§ **Directions for this task**: Copy each line from the records below in which the word "Sequential" is found.

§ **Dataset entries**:
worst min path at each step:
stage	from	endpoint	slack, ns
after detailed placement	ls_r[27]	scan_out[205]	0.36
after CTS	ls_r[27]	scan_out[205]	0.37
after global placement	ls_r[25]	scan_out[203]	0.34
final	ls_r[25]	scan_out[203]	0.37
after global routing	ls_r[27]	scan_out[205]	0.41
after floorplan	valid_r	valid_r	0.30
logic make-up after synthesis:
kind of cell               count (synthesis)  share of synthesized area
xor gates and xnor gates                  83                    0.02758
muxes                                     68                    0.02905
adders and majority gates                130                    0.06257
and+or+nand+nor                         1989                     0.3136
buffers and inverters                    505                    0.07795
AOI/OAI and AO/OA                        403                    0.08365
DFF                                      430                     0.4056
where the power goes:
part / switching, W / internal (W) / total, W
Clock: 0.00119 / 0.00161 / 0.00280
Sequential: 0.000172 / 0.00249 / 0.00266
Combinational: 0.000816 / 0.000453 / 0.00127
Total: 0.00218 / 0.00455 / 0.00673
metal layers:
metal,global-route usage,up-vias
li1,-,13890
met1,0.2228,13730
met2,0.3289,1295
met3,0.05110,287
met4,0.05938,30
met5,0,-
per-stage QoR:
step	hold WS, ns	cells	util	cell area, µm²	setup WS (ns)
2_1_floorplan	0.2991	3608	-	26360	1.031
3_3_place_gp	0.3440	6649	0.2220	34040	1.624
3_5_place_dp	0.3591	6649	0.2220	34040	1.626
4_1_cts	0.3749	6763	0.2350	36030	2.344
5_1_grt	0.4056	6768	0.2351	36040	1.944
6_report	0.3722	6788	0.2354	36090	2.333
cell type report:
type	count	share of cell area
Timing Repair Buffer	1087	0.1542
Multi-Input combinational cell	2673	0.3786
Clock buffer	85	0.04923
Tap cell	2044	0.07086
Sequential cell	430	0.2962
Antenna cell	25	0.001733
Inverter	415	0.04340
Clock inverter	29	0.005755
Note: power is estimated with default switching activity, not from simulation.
==> src/frc_dp.sv <==
// ----------------------------------------------------------------------------
// frc_dp
// Datapath: frame parser, bit-serial CRC, payload buffer and output register.
// ----------------------------------------------------------------------------
module frc_dp #(
    parameter int MAX_PAYLOAD = 48,
    parameter int POLL_LIMIT  = 4096
) (
    input  logic              aclk,
    input  logic              aresetn,
    input  logic [7:0]        s_tdata,
    input  frc_pkg::cfg_t     cfg,
    input  frc_pkg::dp_cmd_t  cmd,
    output frc_pkg::dp_sts_t  sts,
    output logic              m_tvalid,
    input  logic              m_tready,
    output logic [31:0]       m_tdata,   // status[2:0], data_byte[10:3], status_word[26:11]
    output logic              m_tlast
);
    import frc_pkg::*;

    localparam int         AW     = (MAX_PAYLOAD > 1) ? $clog2(MAX_PAYLOAD) : 1;
    localparam int         PW     = $clog2(POLL_LIMIT + 1);
    localparam logic [6:0] MAXP   = 7'(MAX_PAYLOAD);
    localparam logic [PW-1:0] PLIM = PW'(POLL_LIMIT);

    // parser state
    phase_t        phase_reg,  phase_next;
    logic [PW-1:0] poll_reg,   poll_next;
    logic [5:0]    idx_reg,    idx_next;
    logic [15:0]   len_reg,    len_next;
    logic [15:0]   crc_reg,    crc_next;
    logic [15:0]   rcrc_reg,   rcrc_next;
    logic [15:0]   word_reg,   word_next;

    // result side
    logic [7:0]    mem [0:MAX_PAYLOAD-1];
    logic [7:0]    rdata_reg;
    logic [AW-1:0] rd_idx_reg;
    logic [2:0]    res_code_reg;
    logic [15:0]   res_sw_reg;
    logic          out_valid_reg;
    logic [2:0]    out_status_reg;
    logic [7:0]    out_data_reg;
    logic [15:0]   out_sw_reg;
    logic          out_last_reg;

    logic [5:0]    eff_len;
    logic [6:0]    len7;
    logic [6:0]    idx7;
    logic [5:0]    idx_inc;
    logic [PW-1:0] poll_inc;
    logic          is_sync;
    logic          timeout_hit;
    logic          in_payload;
    logic          covered;
    logic          frame_end;
    logic [6:0]    sw_pos;
    logic [15:0]   sw_unmasked;
    logic [2:0]    verdict;
    logic [6:0]    rd_pos;
    logic          out_load;

    assign eff_len     = ({1'b0, cfg.expected_length} > MAXP) ? MAXP[5:0] : cfg.expected_length;
    assign len7        = {1'b0, eff_len};
    assign idx7        = {1'b0, idx_reg};
    assign idx_inc     = idx_reg + 6'd1;
    assign poll_inc    = poll_reg + PW'(1);
    assign is_sync     = (s_tdata == SYNC_BYTE);
    assign timeout_hit = (poll_inc >= PLIM);
    assign in_payload  = (idx7 < len7);
    assign covered     = (idx7 < len7 + 7'd2);
    assign frame_end   = ({1'b0, idx_inc} >= len7 + 7'd4);

    // status bytes sit at key positions L and L+1
    assign sw_pos      = len7 + 7'd1;
    assign sw_unmasked = word_reg ^ {key_byte(cfg, len7[3:0]), key_byte(cfg, sw_pos[3:0])};

    always_comb begin
        if (len_reg != {9'd0, len7} + 16'd2) begin
            verdict = RES_LEN;
        end else if (crc_reg != rcrc_reg) begin
            verdict = RES_CRC;
        end else if (sw_unmasked != GOOD_WORD) begin
            verdict = RES_WORD;
        end else begin
            verdict = RES_OK;
        end
    end

    assign rd_pos   = {{(7 - AW){1'b0}}, rd_idx_reg};
    assign out_load = cmd.emit || cmd.push;

    assign sts.take_timeout = (phase_reg == PH_HUNT) && !is_sync && timeout_hit;
    assign sts.take_crc     = (phase_reg == PH_BODY) && covered;
    assign sts.take_end     = (phase_reg == PH_BODY) && frame_end;
    assign sts.stream       = (verdict == RES_OK) && (eff_len != 6'd0);
    assign sts.last_idx     = (rd_pos + 7'd1 == len7);
    assign sts.out_free     = !out_valid_reg || m_tready;

    always_comb begin
        phase_next = phase_reg;
        poll_next  = poll_reg;
        idx_next   = idx_reg;
        len_next   = len_reg;
        crc_next   = crc_reg;
        rcrc_next  = rcrc_reg;
        word_next  = word_reg;
        if (cmd.accept) begin
            case (phase_reg)
                PH_HUNT: begin
                    if (is_sync) begin
                        phase_next = PH_LEN;
                        poll_next  = '0;
                        idx_next   = 6'd0;
                    end else begin
                        poll_next = timeout_hit ? '0 : poll_inc;
                    end
                end
                PH_LEN: begin
                    if (idx_reg == 6'd0) begin
                        len_next = {s_tdata, 8'h00};
                        idx_next = 6'd1;
                    end else begin
                        len_next   = {len_reg[15:8], s_tdata};
                        idx_next   = 6'd0;
                        crc_next   = 16'd0;
                        rcrc_next  = 16'd0;
                        word_next  = 16'd0;
                        phase_next = PH_BODY;
                    end
                end
                PH_BODY: begin
                    if (covered) begin
                        crc_next = crc_reg ^ {s_tdata, 8'h00};
                    end
                    if (in_payload) begin
                        word_next = word_reg;
                    end else if (idx7 == len7) begin
                        word_next = {s_tdata, word_reg[7:0]};
                    end else if (idx7 == len7 + 7'd1) begin
                        word_next = {word_reg[15:8], s_tdata};
                    end else if (idx7 == len7 + 7'd2) begin
                        rcrc_next = {s_tdata, rcrc_reg[7:0]};
                    end else begin
                        rcrc_next = {rcrc_reg[15:8], s_tdata};
                    end
                    idx_next = idx_inc;
                    if (frame_end) begin
                        phase_next = PH_HUNT;
                        poll_next  = '0;
                        idx_next   = 6'd0;
                    end
                end
                default: phase_next = PH_HUNT;
            endcase
        end
        if (cmd.crc_shift) begin
            crc_next = crc_reg[15] ? ({crc_reg[14:0], 1'b0} ^ CRC_POLY)
                                   : {crc_reg[14:0], 1'b0};
        end
    end

    always_ff @(posedge aclk) begin
        if (!aresetn) begin
            phase_reg <= PH_HUNT;
            poll_reg  <= '0;
            idx_reg   <= 6'd0;
            len_reg   <= 16'd0;
            crc_reg   <= 16'd0;
            rcrc_reg  <= 16'd0;
            word_reg  <= 16'd0;
        end else begin
            phase_reg <= phase_next;
            poll_reg  <= poll_next;
            idx_reg   <= idx_next;
            len_reg   <= len_next;
            crc_reg   <= crc_next;
            rcrc_reg  <= rcrc_next;
            word_reg  <= word_next;
        end
    end

    // payload buffer, one write and one registered read port
    always_ff @(posedge aclk) begin
        if (cmd.accept && (phase_reg == PH_BODY) && in_payload) begin
            mem[idx_reg[AW-1:0]] <= s_tdata;
        end
        if (cmd.rd) begin
            rdata_reg <= mem[rd_idx_reg];
        end
    end

    always_ff @(posedge aclk) begin
        if (cmd.accept && sts.take_timeout) begin
            res_code_reg <= RES_TIMEOUT;
            res_sw_reg   <= 16'd0;
        end else if (cmd.eval) begin
            res_code_reg <= verdict;
            res_sw_reg   <= sw_unmasked;
        end
        if (cmd.eval) begin
            rd_idx_reg <= '0;
        end else if (cmd.push) begin
            rd_idx_reg <= rd_idx_reg + AW'(1);
        end
        if (cmd.emit) begin
            out_status_reg <= res_code_reg;
            out_data_reg   <= 8'h00;
            out_sw_reg     <= res_sw_reg;
            out_last_reg   <= 1'b1;
        end else if (cmd.push) begin
            out_status_reg <= RES_OK;
            out_data_reg   <= rdata_reg ^ key_byte(cfg, rd_pos[3:0]);
            out_sw_reg     <= res_sw_reg;
            out_last_reg   <= sts.last_idx;
        end
    end

    always_ff @(posedge aclk) begin
        if (!aresetn) begin
            out_valid_reg <= 1'b0;
        end else if (out_load) begin
            out_valid_reg <= 1'b1;
        end else if (m_tready) begin
            out_valid_reg <= 1'b0;
        end
    end

    assign m_tvalid = out_valid_reg;
    assign m_tdata  = {5'd0, out_sw_reg, out_data_reg, out_status_reg};
    assign m_tlast  = out_last_reg;

endmodule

§ **Your response**:
Sequential: 0.000172 / 0.00249 / 0.00266
Sequential cell	430	0.2962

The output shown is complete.